**Task goal**
This exercise asks for a copy of each line in the records below with the word "original" in it.

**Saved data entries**

This design comes from an exercise in tuning for small area, a short achievable clock period and few clock cycles per item on the open sky130 flow, not from production work. RTL that was checked went through simulation tests only; none was proved equivalent to the original. No activity file was given, so power comes from the tool's default toggle rates.

oak:
## lath_eval
module lath_eval (
    input  wire        clk,
    input  wire        rst,
    input  wire [31:0] origin_x,       
    input  wire [31:0] origin_y,       
    input  wire [31:0] pitch_x,        
    input  wire [31:0] pitch_y,        
    input  wire [31:0] lath_pitch,     
    input  wire [31:0] phase_offset,   
    input  wire [15:0] slant_num,      
    input  wire [15:0] slant_den,      
    input  wire        in_valid,
    output wire        in_ready,
    input  wire [13:0] px,
    input  wire [12:0] py,
    input  wire [1:0]  stripe,
    input  wire [15:0] corr,           
    output reg         out_valid,
    output wire [6:0]  v,
    output reg  [31:0] m,
    output reg  [15:0] corr_o,
    output wire [47:0] xo,             
    output wire [47:0] yo              
);
    reg [31:0] lp_r;                   
    reg [34:0] pol_r;                  
    reg [15:0] den_r;
    reg [29:0] ox_r, oy_r;
    reg [18:0] ptx_r, pty_r;
    reg         pol_c1, pol_c2;
    wire [11:0] pol_lo, pol_mid;
    wire [10:0] pol_hi;
    wire        pol_clo, pol_cmid, pol_chi;
    add_sk #(12) u_pol_lo  (.a(phase_offset[11:0]), .b({lp_r[9:0], 2'b00}), .cin(1'b0), .s(pol_lo), .co(pol_clo));
    add_sk #(12) u_pol_mid (.a(phase_offset[23:12]), .b(lp_r[21:10]), .cin(pol_c1), .s(pol_mid), .co(pol_cmid));
    add_sk #(11) u_pol_hi  (.a({3'b0, phase_offset[31:24]}), .b({1'b0, lp_r[31:22]}), .cin(pol_c2), .s(pol_hi), .co(pol_chi));
    always @(posedge clk) begin
        pol_c1 <= pol_clo;
        pol_c2 <= pol_cmid;
        pol_r  <= {pol_hi, pol_mid, pol_lo};
        den_r <= slant_den;
        ox_r  <= origin_x[29:0];
        oy_r  <= origin_y[29:0];
        ptx_r <= pitch_x[18:0];
        pty_r <= pitch_y[18:0];
    end
    reg  lnz;                          
    always @(posedge clk) lnz <= |lath_pitch;
    reg        a_free;
    reg        f_prei, f_pre, f_pk, f_pka, f_pkw, f_kml, f_h0, f_h, f_p, f_c, f_done;
    reg [5:0]  a_cnt;
    reg        a_last;                 
    reg        pvalid;                 
    reg        yk;                     
    reg        acin_r;                 
    reg        rk;                     
    reg [15:0] radd;                   
  ...
Size: about 4800 cells after synthesis, about 620 flip-flops, roughly 430 I/O pins, ~38000 um^2 of cells after synthesis.
Settings: LEC_CHECK=0, ABC_AREA=1, CAP_MARGIN=60, CORE_MARGIN=2, CORE_UTILIZATION=60, PLACE_DENSITY=0.75, SLEW_MARGIN=60; clock period 11.0 ns.
run.sh (not shown) runs the stock make flow with config.mk's settings and CLKGATE_MAP_FILE= SYNTH_SCRIPT=/design/flow/synth_recipe.tcl, a recipe that flattens the netlist after the stock synthesis.
### oak -> pine
diff --git a/flow/design.v b/flow/design.v
--- a/flow/design.v
+++ b/flow/design.v
@@ -17,40 +17,34 @@
     input  wire [15:0] corr,           
     output reg         out_valid,
     output wire [6:0]  v,
     output reg  [31:0] m,
     output reg  [15:0] corr_o,
     output wire [47:0] xo,             
     output wire [47:0] yo              
 );
     reg [31:0] lp_r;                   
     reg [34:0] pol_r;                  
     reg [15:0] den_r;
-    reg [29:0] ox_r, oy_r;
-    reg [18:0] ptx_r, pty_r;
     reg         pol_c1, pol_c2;
     wire [11:0] pol_lo, pol_mid;
     wire [10:0] pol_hi;
     wire        pol_clo, pol_cmid, pol_chi;
     add_sk #(12) u_pol_lo  (.a(phase_offset[11:0]), .b({lp_r[9:0], 2'b00}), .cin(1'b0), .s(pol_lo), .co(pol_clo));
     add_sk #(12) u_pol_mid (.a(phase_offset[23:12]), .b(lp_r[21:10]), .cin(pol_c1), .s(pol_mid), .co(pol_cmid));
     add_sk #(11) u_pol_hi  (.a({3'b0, phase_offset[31:24]}), .b({1'b0, lp_r[31:22]}), .cin(pol_c2), .s(pol_hi), .co(pol_chi));
     always @(posedge clk) begin
         pol_c1 <= pol_clo;
         pol_c2 <= pol_cmid;
         pol_r  <= {pol_hi, pol_mid, pol_lo};
         den_r <= slant_den;
-        ox_r  <= origin_x[29:0];
-        oy_r  <= origin_y[29:0];
-        ptx_r <= pitch_x[18:0];
-        pty_r <= pitch_y[18:0];
     end
     reg  lnz;                          
     always @(posedge clk) lnz <= |lath_pitch;
     reg        a_free;
     reg        f_prei, f_pre, f_pk, f_pka, f_pkw, f_kml, f_h0, f_h, f_p, f_c, f_done;
     reg [5:0]  a_cnt;
     reg        a_last;                 
     reg        pvalid;                 
     reg        yk;                     
     reg        acin_r;                 
     reg        rk;                     
@@ -148,26 +142,26 @@
     wire [34:0] b3z = ~{2'b0, dv, 1'b0};
     wire [34:0] b3s = b3x ^ b3y ^ b3z;
     wire [34:0] b3c = {(b3x[33:0] & b3y[33:0]) | (b3x[33:0] & b3z[33:0]) | (b3y[33:0] & b3z[33:0]), 1'b1};
     add_sk #(35) u_bs3 (.a(b3s), .b(b3c), .cin(1'b1), .s(bs3), .co(bc3));
     wire        g3  = ~bs3[34];
     wire        g2  = ~bs2[34];
     wire        g1  = ~bs1[34];
     wire [31:0] b_next = g3 ? bs3[31:0] : (g2 ? bs2[31:0] : (g1 ? bs1[31:0] : bt[31:0]));
     wire        qh  = g2;
     wire        ql  = g3 | (g1 & ~g2);
     wire [38:0] xx   = ({39{o_dbl}} & {xacc[37:0], 1'b0}) | ({39{o_pass}} & xacc)
-                     | ({39{o_x2}} & {19'd0, ptx_r, 1'b0});
+                     | ({39{o_x2}} & {19'd0, pitch_x[18:0], 1'b0});
     wire [38:0] yx   = ({39{o_dbl}} & {yacc[37:0], 1'b0}) | ({39{o_pass}} & yacc);
-    wire [38:0] xy   = ({39{o_org}} & {9'd0, ~ox_r[29], ox_r[28:0]}) | ({39{o_xadd}} & {20'd0, ptx_r});
-    wire [38:0] yy   = ({39{o_org}} & {9'd0, ~oy_r[29], oy_r[28:0]}) | ({39{o_yadd}} & {20'd0, pty_r});
+    wire [38:0] xy   = ({39{o_org}} & {9'd0, ~origin_x[29], origin_x[28:0]}) | ({39{o_xadd}} & {20'd0, pitch_x[18:0]});
+    wire [38:0] yy   = ({39{o_org}} & {9'd0, ~origin_y[29], origin_y[28:0]}) | ({39{o_yadd}} & {20'd0, pitch_y[18:0]});
     wire [38:0] xsum, ysum;
     wire        x_co, y_co;
     add_sk #(39) u_xo (.a(xx), .b(xy), .cin(1'b0), .s(xsum), .co(x_co));
     add_sk #(39) u_yo (.a(yx), .b(yy), .cin(1'b0), .s(ysum), .co(y_co));
     assign v  = vq[7:1];
     assign xo = {{10{~xacc[38]}}, xacc[37:0]};     
     assign yo = {{10{~yacc[38]}}, yacc[37:0]};
     always @(*) begin
         m      = m_r;
         corr_o = corr_r;
     end
==> comparison <==
- The number of design-rule violations left by the first detailed-router iteration number comes out higher for oak vs pine.
- pine supports a lower top clock frequency than oak.
- There was hardly any difference in required time at the endpoint of the critical path between pine and oak.
- pine against oak: met2 track utilization from global routing up 1.2 points; power drawn by the sequential cells down about 13%; number of standard cells after synthesis down 93; filler cell count down about 5%.
- In pine relative to oak, cell count had gone down by a few percent.
- NOTE post-detailed-routing wire length oak->pine decreased by a few percent
- Post-route minimum period (higher): pine
- The higher count of antenna diodes in the layout came out of oak.
- Comparing oak and pine, the higher combinational group share of total power is on pine.
- pine went all the way through synthesis, placement and routing and the layout is clean on timing, DRC and antenna.
- Power, oak and pine: higher on oak
- | share of the clock period used by the worst path after layout | lower: oak |
Function was not checked in any run of this note: the RTL went through the layout flow alone.
This design comes from an exercise in tuning for small area, a short achievable clock period and few clock cycles on the open sky130 flow, not from production work.
The RTL was checked by simulation tests, not by an equivalence proof against the original design.

$ cat design.v
module d8_mul12 (
    input  wire [11:0] p,
    input  wire [11:0] q,
    output wire [11:0] y
);
    wire [23:0] pq = p * q;
    wire [24:0] t  = {1'b0, pq} + 25'd2048;
    wire [24:0] s  = t + {12'd0, t[24:12]};
    assign y = s[23:12];
endmodule
module d8_expand (
    input  wire [2:0]  fmt,
    input  wire [31:0] pix,
    output reg  [11:0] a,
    output reg  [11:0] r,
    output reg  [11:0] g,
    output reg  [11:0] b
);
    always @(*) begin
        case (fmt)
            3'h0: begin  
                a = 12'hFFF;
                r = {pix[15:11], pix[15:11], pix[15:14]};
                g = {pix[10:5], pix[10:5]};
                b = {pix[4:0], pix[4:0], pix[4:3]};
            end
            3'h1: begin  
                a = {12{pix[15]}};
                r = {pix[14:10], pix[14:10], pix[14:13]};
                g = {pix[9:5], pix[9:5], pix[9:8]};
                b = {pix[4:0], pix[4:0], pix[4:3]};
            end
            3'h2: begin  
                a = {3{pix[15:12]}};
                r = {3{pix[11:8]}};
                g = {3{pix[7:4]}};
                b = {3{pix[3:0]}};
            end
            3'h3, 3'h4: begin  
                a = 12'hFFF;
                r = {pix[23:16], pix[23:20]};
                g = {pix[15:8], pix[15:12]};
                b = {pix[7:0], pix[7:4]};
            end
            3'h5: begin  
                a = {pix[31:24], pix[31:28]};
                r = {pix[23:16], pix[23:20]};
                g = {pix[15:8], pix[15:12]};
                b = {pix[7:0], pix[7:4]};
            end
            3'h6: begin  
                a = {6{pix[31:30]}};
                r = {pix[29:20], pix[29:28]};
                g = {pix[19:10], pix[19:18]};
                b = {pix[9:0], pix[9:8]};
            end
            default: begin  
                a = 12'hFFF;
                r = {pix[29:20], pix[29:28]};
                g = {pix[19:10], pix[19:18]};
                b = {pix[9:0], pix[9:8]};
            end
        endcase
    end
endmodule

**Result of this exercise**
This design comes from an exercise in tuning for small area, a short achievable clock period and few clock cycles per item on the open sky130 flow, not from production work. RTL that was checked went through simulation tests only; none was proved equivalent to the original. No activity file was given, so power comes from the tool's default toggle rates.
The RTL was checked by simulation tests, not by an equivalence proof against the original design.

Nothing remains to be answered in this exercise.